AI SolutionsMicrosoft Fabric

    What Microsoft Foundry Means for Organisations Running Microsoft Fabric

    30 April 2026
    ·
    6–7 minutes read
    ·Solv. Systems
    A layered visual representing Microsoft Foundry's enterprise AI platform connecting models, tools, and data sources into a unified runtime.
    A layered visual representing Microsoft Foundry's enterprise AI platform connecting models, tools, and data sources into a unified runtime.

    In Short: What Is Microsoft Foundry?

    Microsoft Foundry is the production platform for building, deploying, and operating enterprise AI agents and applications on Azure. It hosts the models, the agent runtime, the tools, the identity layer, the observability stack, and the governance controls in a single managed service.

    For organisations already running Microsoft Fabric, this matters more than it might first appear. Fabric is where your data lives. Foundry is where your AI agents run. The connection between the two is now the most important architectural decision most data leaders will make in the next twelve months.

    What Problem Is Microsoft Foundry Solving?

    Building a working AI agent is no longer the hard part. A small team with a model API key and a weekend can ship a useful prototype.

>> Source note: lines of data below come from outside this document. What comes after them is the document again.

Design ALU, start of the top module:
module ALU(
    input logic CLK,
    input logic RST,
    input logic ACT,
    input logic[3:0]  OP,
    input logic[1:0]  MOVI,
    input logic[31:0] REG_A,
    input logic[31:0] REG_B,
    input logic[31:0] MEM,
    input logic[31:0] IMM,
    output logic[31:0] DATA,
    output logic       RDY,
    output logic       VLD
);
For scale: about 170 I/O pins, ~44000 um^2 of cells after synthesis.
==> flow/config.mk <==
export PLATFORM = sky130hd
export DESIGN_NAME = ALU
export DESIGN_NICKNAME = ALU
export VERILOG_FILES = /design/flow/design.v
export SDC_FILE = /design/flow/constraint.sdc
export NUM_CORES = 4
export LEC_CHECK = 0
export CAP_MARGIN = 20
export CORE_MARGIN = 2
export CORE_UTILIZATION = 65
export HOLD_SLACK_MARGIN = 0.3
export SETUP_SLACK_MARGIN = -0.28
export SLEW_MARGIN = 20
export TNS_END_PERCENT = 40
==> flow/constraint.sdc <==
create_clock -name core_clock -period 8.67 [get_ports {CLK}]
set_input_delay 1.7340 -clock core_clock [delete_from_list [all_inputs] [get_ports {CLK}]]
set_output_delay 1.7340 -clock core_clock [all_outputs]
set_load 0.01 [all_outputs]
run.sh (not shown) runs the stock make flow with config.mk's settings and CLKGATE_MAP_FILE=.
The starting point finished but fails on setup timing.
Edit:
--- a/flow/config.mk
+++ b/flow/config.mk
@@ -9,6 +9,6 @@
 export CORE_MARGIN = 2
 export CORE_UTILIZATION = 65
-export HOLD_SLACK_MARGIN = 0.3
-export SETUP_SLACK_MARGIN = -0.28
+export CTS_CLUSTER_SIZE = 90
+export HOLD_SLACK_MARGIN = -0.1
+export MAX_ROUTING_LAYER = met4
 export SLEW_MARGIN = 20
-export TNS_END_PERCENT = 40
==> flow/constraint.sdc (replaced) <==
create_clock -name core_clock -period 8.26 [get_ports {CLK}]
set_input_delay 1.6520 -clock core_clock [delete_from_list [all_inputs] [get_ports {CLK}]]
set_output_delay 1.6520 -clock core_clock [all_outputs]
set_load 0.01 [all_outputs]
The new run did not get past global routing with GRT-0116.
Area after synthesis is unchanged.
Die area does not change.
Synthesized cell count stays the same.
Edit:
--- a/flow/config.mk
+++ b/flow/config.mk
@@ -8,7 +8,6 @@
 export CAP_MARGIN = 20
 export CORE_MARGIN = 2
-export CORE_UTILIZATION = 65
-export CTS_CLUSTER_SIZE = 90
-export HOLD_SLACK_MARGIN = -0.1
-export MAX_ROUTING_LAYER = met4
+export CORE_UTILIZATION = 72
+export CTS_CLUSTER_DIAMETER = 96
+export SETUP_SLACK_MARGIN = 0.93
 export SLEW_MARGIN = 20
==> flow/constraint.sdc (replaced) <==
create_clock -name core_clock -period 5.29 [get_ports {CLK}]
set_input_delay 1.0580 -clock core_clock [delete_from_list [all_inputs] [get_ports {CLK}]]
set_output_delay 1.0580 -clock core_clock [all_outputs]
set_load 0.01 [all_outputs]
Effect: The new run did not get past global routing. Die area goes down by 9.6%. Synthesized cell count does not change. Synthesized area does not change.
Edit:
--- a/flow/config.mk
+++ b/flow/config.mk
@@ -6,8 +6,9 @@
 export NUM_CORES = 4
 export LEC_CHECK = 0
+export ABC_AREA = 1
 export CAP_MARGIN = 20
 export CORE_MARGIN = 2
 export CORE_UTILIZATION = 72
-export CTS_CLUSTER_DIAMETER = 96
-export SETUP_SLACK_MARGIN = 0.93
+export CTS_CLUSTER_DIAMETER = 392
+export CTS_CLUSTER_SIZE = 98
 export SLEW_MARGIN = 20
==> flow/constraint.sdc (replaced) <==
create_clock -name core_clock -period 5.92 [get_ports {CLK}]
set_input_delay 1.1840 -clock core_clock [delete_from_list [all_inputs] [get_ports {CLK}]]
set_output_delay 1.1840 -clock core_clock [all_outputs]
set_load 0.01 [all_outputs]
Result: The changed run failed in global routing. Area after synthesis rose by 8.4%. Synthesized cell count grows by 27%. Die area rises by 8.3%.
Edit:
--- a/flow/config.mk
+++ b/flow/config.mk
@@ -6,5 +6,5 @@
 export NUM_CORES = 4
 export LEC_CHECK = 0
-export ABC_AREA = 1
+export ABC_AREA = 0
 export CAP_MARGIN = 20
 export CORE_MARGIN = 2
The new run died in global routing.
Area after synthesis fell by 7.8%.
Die area went down by about 8%.
Synthesized cell count shrinks by 21%.


Starting RTL as in the previous note.
Design ALU, start of the top module:
module ALU(
    input logic CLK,
    input logic RST,
    input logic ACT,
    input logic[3:0]  OP,
    input logic[1:0]  MOVI,
    input logic[31:0] REG_A,
    input logic[31:0] REG_B,
    input logic[31:0] MEM,
    input logic[31:0] IMM,
    output logic[31:0] DATA,
    output logic       RDY,
    output logic       VLD
);
Settings: LEC_CHECK=0, CAP_MARGIN=20, CORE_MARGIN=2, CORE_UTILIZATION=64, CTS_CLUSTER_DIAMETER=287, PLACE_DENSITY=0.35, SLEW_MARGIN=20, TNS_END_PERCENT=5; clock period 9.11 ns.
The baseline finished but fails on negative setup slack.
Next try:
- ABC_AREA: unset -> 0
- CORE_UTILIZATION: 64 -> 72
- CTS_CLUSTER_DIAMETER: 287 -> 392
- CTS_CLUSTER_SIZE: unset -> 98
- PLACE_DENSITY: 0.35 -> unset
- clock period: 9.11 -> 5.92 ns (I/O delays scaled with it)
Effect: Now the flow did not get past global routing with GRT-0116; die area is lower by 11%; area after synthesis stays the same; synthesized cell count stays the same.


Starting RTL as in the previous note.
## ALU
module ALU(
    input logic CLK,
    input logic RST,
    input logic ACT,
    input logic[3:0]  OP,
    input logic[1:0]  MOVI,
    input logic[31:0] REG_A,
    input logic[31:0] REG_B,
    input logic[31:0] MEM,
    input logic[31:0] IMM,
    output logic[31:0] DATA,
    output logic       RDY,
    output logic       VLD
);
==> flow/config.mk <==
export PLATFORM = sky130hd
export DESIGN_NAME = ALU
export DESIGN_NICKNAME = ALU
export VERILOG_FILES = /design/flow/design.v
export SDC_FILE = /design/flow/constraint.sdc
export NUM_CORES = 4
export LEC_CHECK = 0
export CAP_MARGIN = 0
export CORE_MARGIN = 2
export CORE_UTILIZATION = 70
export CTS_CLUSTER_SIZE = 46
export HOLD_SLACK_MARGIN = 0.3
export SETUP_SLACK_MARGIN = -0.28
export SLEW_MARGIN = 20
export TNS_END_PERCENT = 40
==> flow/constraint.sdc <==
create_clock -name core_clock -period 8.67 [get_ports {CLK}]
set_input_delay 1.7340 -clock core_clock [delete_from_list [all_inputs] [get_ports {CLK}]]
set_output_delay 1.7340 -clock core_clock [all_outputs]
set_load 0.01 [all_outputs]
The first run stopped in global routing (5_1_grt).
Next try:
Settings changed: CAP_MARGIN 0 to 20, CORE_UTILIZATION 70 to 60, CTS_CLUSTER_SIZE 46 to default, HOLD_SLACK_MARGIN 0.3 to default, MAX_ROUTING_LAYER from default to met4, SETUP_SLACK_MARGIN -0.28 to default, TNS_END_PERCENT 40 to default.
Clock period 8.67 ns to 8.26 ns, I/O delays scaled along.
The changed run finished with negative setup slack left.
Die size went up by about a fifth.
Synthesized cell count does not change.
Synthesized area stays the same.
Next try:
Settings changed: CORE_UTILIZATION 60 to 70, MAX_ROUTING_LAYER met4 to default.
Clock period 8.26 ns to 3.56 ns, I/O delays scaled along.
With this change the flow stopped in global routing (5_1_grt).
Die size is lower by about 14%.
Synthesized cell count does not change.
Area after synthesis does not change.
Next try:
Settings changed: ABC_AREA from default to 1, CAP_MARGIN 20 to 5, CORE_UTILIZATION 70 to 72, CTS_CLUSTER_DIAMETER from default to 29, SETUP_SLACK_MARGIN from default to 0.28.
After rerunning:
- The changed run did not get past global routing (5_1_grt), error GRT-0116
- synthesized area goes up by 8.4%
- die size went up by 5.3%
- synthesized cell count rose by 27%
Next try:
Settings changed: ABC_AREA 1 to default, CAP_MARGIN 5 to 20, CORE_UTILIZATION 72 to 57, CTS_CLUSTER_DIAMETER 29 to default, SETUP_SLACK_MARGIN 0.28 to 0.72.
Clock period 3.56 ns to 6.13 ns, I/O delays scaled along.
Result:
- Now the flow produced a layout that fails on negative setup slack
- synthesized area drops by a little under a tenth
- die size climbs by about a fifth
- synthesized cell count drops by about a fifth
Next try:
Settings changed: CORE_UTILIZATION 57 to 19, SETUP_SLACK_MARGIN 0.72 to default.
Clock period 6.13 ns to 10.3 ns, I/O delays scaled along.
The new run completed with no timing, DRC or antenna violations.
Design area is lower by 5.9%.
Flip-flop count stays the same.
Global-route usage falls by 31 points.
Sequential share of layout area went up by 0.32 points.
Count of clock-buffer cells in the layout went down by 1.


== xenon ==
The RTL this note starts from:
==> flow/design.v <==
module ALU(
    input logic CLK,
    input logic RST,
    input logic ACT,
    input logic[3:0]  OP,
    input logic[1:0]  MOVI,
    input logic[31:0] REG_A,
    input logic[31:0] REG_B,
    input logic[31:0] MEM,
    input logic[31:0] IMM,
    output logic[31:0] DATA,
    output logic       RDY,
    output logic       VLD
);
    typedef enum logic [1:0] {
        INIT,
        FIRST_STAGE,
        MUL_FIRST_STAGE,
        MUL_SECOND_STAGE
    } state_type;
    state_type state_curr;
    state_type state_next;
    logic[31:0] operand_A;
    logic[31:0] operand_B;
    logic[31:0] norm_res;
    logic[31:0] norm_reg;
    logic[63:0] mult_res;
    logic       mult_req;
    always_comb begin
        case (state_curr)
            INIT:
                if (ACT) begin
                    if (mult_req)
                        state_next = MUL_FIRST_STAGE;
                    else
                        state_next = FIRST_STAGE;
                end else
                     state_next = INIT;
            FIRST_STAGE:      state_next = INIT;
            MUL_FIRST_STAGE:  state_next = MUL_SECOND_STAGE;
            MUL_SECOND_STAGE: state_next = INIT;
        endcase
    end
    always_ff @(posedge CLK) begin
        if (RST) begin
            state_curr  <= INIT;
        end else begin
            state_curr <= state_next;
            if (state_next == MUL_FIRST_STAGE)
                mult_res <= operand_A * operand_B;
            if (state_next == FIRST_STAGE)
                norm_reg <= norm_res;
        end
    end
    always_comb begin
        case (state_curr)
            INIT:             DATA = 32'b0;
            FIRST_STAGE:      DATA = norm_reg;
            MUL_FIRST_STAGE:  DATA = mult_res[31:0];
            MUL_SECOND_STAGE: DATA = mult_res[63:32];
        endcase
    end
    assign operand_A = REG_A;
    assign VLD = (state_curr != INIT) & ~RST;
    assign RDY = state_curr == INIT;
    always_comb begin
        case (MOVI)
            2'b00:   operand_B = REG_B;
            2'b01:   operand_B = MEM;
            2'b10:   operand_B = IMM;
            default: operand_B = '0;
        endcase
    end
    always_comb begin
        norm_res = 32'b0;
        mult_req = 0;
        if (RDY) begin
            case (OP)
                4'b0000: norm_res = operand_A + operand_B;             
                4'b0001: norm_res = operand_A - operand_B;             
                4'b0010: mult_req = 1;                                 
                4'b0011: norm_res = {1'b0, operand_B[31:1]};           
                4'b0100: norm_res = {operand_B[30:0], 1'b0};           
                4'b0101: norm_res = {operand_B[0], operand_B[31:1]};   
                4'b0110: norm_res = {operand_B[30:0], operand_B[31]};  
                4'b0111: norm_res = ~operand_B;                        
                4'b1000: norm_res = operand_A & operand_B;             
                4'b1001: norm_res = operand_A | operand_B;             
                4'b1010: norm_res = operand_A ^ operand_B;             
                4'b1011: norm_res = ~(operand_A & operand_B);          
                4'b1100: norm_res = ~(operand_A | operand_B);          
                4'b1101: norm_res = ~(operand_A ^ operand_B);          
                4'b1110: norm_res = operand_B + 1;                     
                4'b1111: norm_res = operand_B - 1;                     
            endcase
        end
    end
endmodule
make LEC_CHECK=0 ABC_AREA=0 CAP_MARGIN=20 CORE_ASPECT_RATIO=1.02 CORE_MARGIN=2 CORE_UTILIZATION=40 CTS_CLUSTER_DIAMETER=82 GPL_TIMING_DRIVEN=0 MAX_ROUTING_LAYER=met4 PLACE_DENSITY_LB_ADDON=0.15 SETUP_SLACK_MARGIN=1.04 SLEW_MARGIN=40 TNS_END_PERCENT=40 finish   # period 8.32 ns
Complete run, failing final checks: xenon, reason setup timing.
For zinc, these inputs were changed with respect to xenon:
Settings: an added CELL_PAD_IN_SITES_GLOBAL_PLACEMENT of 1; a change of CTS_CLUSTER_DIAMETER from 82 to 394; a change of GPL_TIMING_DRIVEN from 0 to 1; an added CTS_CLUSTER_SIZE of 85; an added MIN_ROUTING_LAYER of met2; an added GPL_ROUTABILITY_DRIVEN of 0.
==> results <==
zinc did not run to completion, as it errored out during global routing. Taking xenon as the reference, in zinc number of buffers added to fix hold violations after cts essentially unchanged; post-placement worst setup slack +1820 ps; share of cell area taken by muxes after synthesis shows no meaningful change; post-placement cell area up 9.4%. In the reports for zinc and xenon, the larger detailed-placement wirelength estimate belongs to xenon.
What delta does differently from zinc at the input level:
Settings: a deleted MIN_ROUTING_LAYER that had been met2; a deleted GPL_TIMING_DRIVEN that had been 1; a change of CTS_CLUSTER_SIZE from 85 to 13; a change of SETUP_SLACK_MARGIN from 1.04 to -0.93; a deleted ABC_AREA that had been 0; a change of SLEW_MARGIN from 40 to 20; a deleted CELL_PAD_IN_SITES_GLOBAL_PLACEMENT that had been 1; a deleted CTS_CLUSTER_DIAMETER that had been 394; a deleted MAX_ROUTING_LAYER that had been met4; a deleted GPL_ROUTABILITY_DRIVEN that had been 0; a deleted CORE_ASPECT_RATIO that had been 1.02; a deleted PLACE_DENSITY_LB_ADDON that had been 0.15; a change of the clock period (ns, I/O delays scaled along) from 8.32 to 10.5.
--- outcome ---
- Status: zinc FAILED at global routing (tool error)
- Ran to the end and failed final checks on setup timing: delta.
- Area fraction in full adders, half adders and majority gates: delta vs zinc identical
- For initial core utilization, delta and zinc come out practically identical.
- Chip width was lower in the run labelled zinc.
Inputs modified between delta and pepper:
Settings: TNS_END_PERCENT changed from 40 to 70; CTS_CLUSTER_DIAMETER newly set to 135; SETUP_SLACK_MARGIN changed from -0.93 to 3.09; CTS_CLUSTER_SIZE removed (was 13).
[summary]
pepper: met2 demand-to-capacity share in global routing is 0.80 points higher than what delta reported.
pepper completed; timing, DRC and antenna clean
Compare delta and pepper | sequential share of layout area lower: pepper
Setup slack on the worst flop-to-flop path | pepper above delta
Comparing the two runs side by side, pepper comes out ahead of delta on placed wire-length estimate.
First-pass GRT wire length on pepper is up relative to delta.
Diff delta -> pepper | upper clock frequency limit | up by a little under 10%
| via total after detailed routing | pepper vs delta | 1176 higher |
What tundra does differently from pepper at the input level:
Settings: an added ABC_AREA of 1; a change of CORE_UTILIZATION from 40 to 54; an added CTS_CLUSTER_SIZE of 30; a change of SETUP_SLACK_MARGIN from 3.09 to -0.95; a deleted TNS_END_PERCENT that had been 70; a change of CTS_CLUSTER_DIAMETER from 135 to 153; an added PLACE_DENSITY of 0.43.
Notes after the runs:
- tundra has non-filler instance count after layout above what pepper had.
- tundra against pepper; maximum clock frequency is down by a few percent.
Input changes introduced in fjord (baseline for comparison: tundra):
Settings: a deleted SETUP_SLACK_MARGIN that had been -0.95; a change of CORE_UTILIZATION from 54 to 24; a deleted ABC_AREA that had been 1; a deleted CTS_CLUSTER_DIAMETER that had been 153; a deleted PLACE_DENSITY that had been 0.43; a deleted CTS_CLUSTER_SIZE that had been 30; a change of the clock period (ns, I/O delays scaled along) from 10.5 to 16.3.
[summary]
Across both runs, detailed-router iteration count before antenna repair was lower for fjord than for tundra.
Tap cell instance count is lower on tundra
The wire length per cell in fjord was higher than what tundra gave.
Relative to tundra, the worst setup slack of fjord is higher by 2570 ps.


Starts from the design.v that is shown in full above.
Settings: LEC_CHECK=0, CAP_MARGIN=20, CORE_MARGIN=2, CORE_UTILIZATION=65, CTS_CLUSTER_DIAMETER=318, CTS_CLUSTER_SIZE=41, MAX_ROUTING_LAYER=met4, SLEW_MARGIN=20; clock period 8.26 ns.
The first run aborted during 5_1_grt, error GRT-0116.
Rerun with:
--- a/flow/config.mk
+++ b/flow/config.mk
@@ -10,3 +10,2 @@
-export CORE_UTILIZATION = 65
-export CTS_CLUSTER_DIAMETER = 318
-export CTS_CLUSTER_SIZE = 41
+export CORE_UTILIZATION = 60
+export CTS_CLUSTER_SIZE = 59
@@ -13,0 +13 @@
+export SETUP_SLACK_MARGIN = 1.67
==> flow/constraint.sdc (replaced) <==
create_clock -name core_clock -period 5.71 [get_ports {CLK}]
set_input_delay 1.1420 -clock core_clock [delete_from_list [all_inputs] [get_ports {CLK}]]
set_output_delay 1.1420 -clock core_clock [all_outputs]
set_load 0.01 [all_outputs]
With this change the flow completed and failed the layout checks on setup timing.
Synthesized area stays the same.
Die area increases by 8.2%.
Synthesized cell count stays the same.
Rerun with:
--- a/flow/config.mk
+++ b/flow/config.mk
@@ -10,4 +10 @@
-export CORE_UTILIZATION = 60
-export CTS_CLUSTER_SIZE = 59
-export MAX_ROUTING_LAYER = met4
-export SETUP_SLACK_MARGIN = 1.67
+export CORE_UTILIZATION = 40
==> flow/constraint.sdc (replaced) <==
create_clock -name core_clock -period 10.3 [get_ports {CLK}]
set_input_delay 2.0600 -clock core_clock [delete_from_list [all_inputs] [get_ports {CLK}]]
set_output_delay 2.0600 -clock core_clock [all_outputs]
set_load 0.01 [all_outputs]
This time the run passed the timing, DRC and antenna checks.
Routed wire length decreases by about 13%.
Worst hold slack is worse by 0.059 ns.
Critical path depth decreases by 1.
Final area decreases by about 13%.
Global-route usage decreases by 21 points.
Core utilization decreases by 34 points.
Die area increases by 49%.
Synthesized area does not change.
Via count decreases by about 13%.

    The hard part is everything that comes after. Network isolation. Identity and access control. Observability across multi-step agent runs. Evaluations that catch regressions before users do. Versioning and lifecycle management. Tooling that does not require every team to reinvent the same plumbing. Cost attribution by agent, by model, by user.

    Most organisations that have tried to take a homegrown agent into production have hit the same wall: the gap between a working demo and a system the security and compliance teams will sign off on is enormous. Foundry's pitch is to close that gap with managed infrastructure, so engineering teams can focus on agent logic rather than rebuild the same enterprise scaffolding for every use case.

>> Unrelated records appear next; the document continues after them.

==> inputs of trial 39 <==
==> flow/design.v (excerpt) <==
module JAM (
input CLK,
input RST,
output reg [2:0] W,
output reg [2:0] J,
input [6:0] Cost,
output reg [3:0] MatchCount,
output reg [9:0] MinCost,
output reg Valid );
Settings: LEC_CHECK=0, ABC_AREA=0, CAP_MARGIN=20, CELL_PAD_IN_SITES_DETAIL_PLACEMENT=0, CELL_PAD_IN_SITES_GLOBAL_PLACEMENT=0, CORE_ASPECT_RATIO=1.39, CORE_MARGIN=2, CORE_UTILIZATION=22, GPL_ROUTABILITY_DRIVEN=0, MAX_ROUTING_LAYER=met4, PLACE_DENSITY_LB_ADDON=0.13, SETUP_SLACK_MARGIN=1.08, SLEW_MARGIN=20, TNS_END_PERCENT=15; clock period 4.76 ns.
run.sh (not shown) runs the stock make flow with config.mk's settings and CLKGATE_MAP_FILE=.
==> trial 63 (differences from trial 39) <==
==> flow/config.mk (replaced) <==
export PLATFORM = sky130hd
export DESIGN_NAME = JAM
export DESIGN_NICKNAME = JAM
export VERILOG_FILES = /design/flow/design.v
export SDC_FILE = /design/flow/constraint.sdc
export NUM_CORES = 4
export LEC_CHECK = 0
export ABC_AREA = 1
export CAP_MARGIN = 20
export CORE_MARGIN = 2
export CORE_UTILIZATION = 64
export CTS_CLUSTER_DIAMETER = 236
export CTS_CLUSTER_SIZE = 100
export PLACE_DENSITY = 0.95
export SLEW_MARGIN = 20
==> flow/constraint.sdc (replaced) <==
create_clock -name core_clock -period 8.0 [get_ports {CLK}]
set_input_delay 1.6000 -clock core_clock [delete_from_list [all_inputs] [get_ports {CLK}]]
set_output_delay 1.6000 -clock core_clock [all_outputs]
set_load 0.01 [all_outputs]
==> results <==
| metric | trial 63 | trial 39 |
|---|---|---|
| Wire length per cell | 17.8 um | 21.5 um |
| Pin count of the biggest net entering global routing | 80 | 43 |
| Run status | timing/DRC/antenna clean | timing/DRC/antenna clean |
| Inverter tally of the final layout excluding the clock network | 129 | 61 |
| Clk_skew | 0.00707 ns | 0.0104 ns |
| Met3 wire len | 2940 um | 1010 um |
| Sequential cell area fraction in the yosys report | 0.275 | 0.290 |
| Combinational power share | 0.028 | 0.030 |
| Clock buf/inv share | 0.0426 | 0.0385 |
| Syn Nets | 1149 | 917 |
| Startpoint of the tightest hold check path | state[1]$_DFF_PP0_ | Valid$_DFFE_PP0P_ |
| Count of distinct cell types in the synthesized netlist | 52 | 77 |
| Power dissipated by switching net loads | 192 uW | 367 uW |
| Adder Area Share | 0.119 | 0.125 |
| CP Capture Point | max_min_value[2]$_DFFE_PP0P_ | max_min_pos[2]$_DFFE_PP0P_ |
| Leak Pwr | 0.00396 uW | 0.00313 uW |
| Fin crit share | 0.400 | 0.744 |
| Relative contribution of the clock network to total power | 0.525 | 0.517 |
| Crit Reg-Reg Endpoint | max_min_value[2]$_DFFE_PP0P_ | max_min_pos[2]$_DFFE_PP0P_ |
| Total routing usage reported by global routing | 0.352 | 0.172 |
| # Cells Yosys | 1071 | 839 |
| Horizontal die dimension | 111 um | 155 um |
| Post-synth area from yosys stat | 0.00732 mm2 | 0.00694 mm2 |
| Minimum period implied by the final worst setup slack | 3.20 ns | 3.54 ns |
| Number of cells traversed by the worst register-to-register path | 15 | 13 |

    What Is Microsoft Foundry, Exactly?

    Foundry has several distinct components, and it helps to separate them clearly.

    • Foundry Agent Service - The runtime that hosts agents. Went generally available in March 2026. It supports three types: prompt agents (configured through the Foundry portal with no code), workflow agents (visual orchestration of multiple agents and business logic), and hosted agents (your own code, in any framework, deployed to a managed runtime).
    • Foundry Models - A catalogue of more than 11,000 models across OpenAI, Anthropic, Meta, Mistral, xAI, DeepSeek, NVIDIA, and Microsoft's own Phi family. You select models per agent, mix providers within a single workflow, and pay per token consumed.
    • Foundry Tools and Toolbox - The mechanism for giving agents access to data and actions. Tools include web search, code interpreter, file search, MCP servers, Logic Apps connectors, Microsoft Fabric Data Agents, SharePoint, and custom APIs. Toolbox provides a unified configuration layer so the same tool definitions work across frameworks.
    • Microsoft Agent Framework - The open-source framework, now at v1.0, that unifies Semantic Kernel and AutoGen. You can develop locally and deploy to Foundry Agent Service with a single command.
    • Foundry Control Plane - The enterprise governance layer. ARM-based management, RBAC through Microsoft Entra, end-to-end private networking with bring-your-own VNet, customer-managed keys, and full observability through Azure Monitor.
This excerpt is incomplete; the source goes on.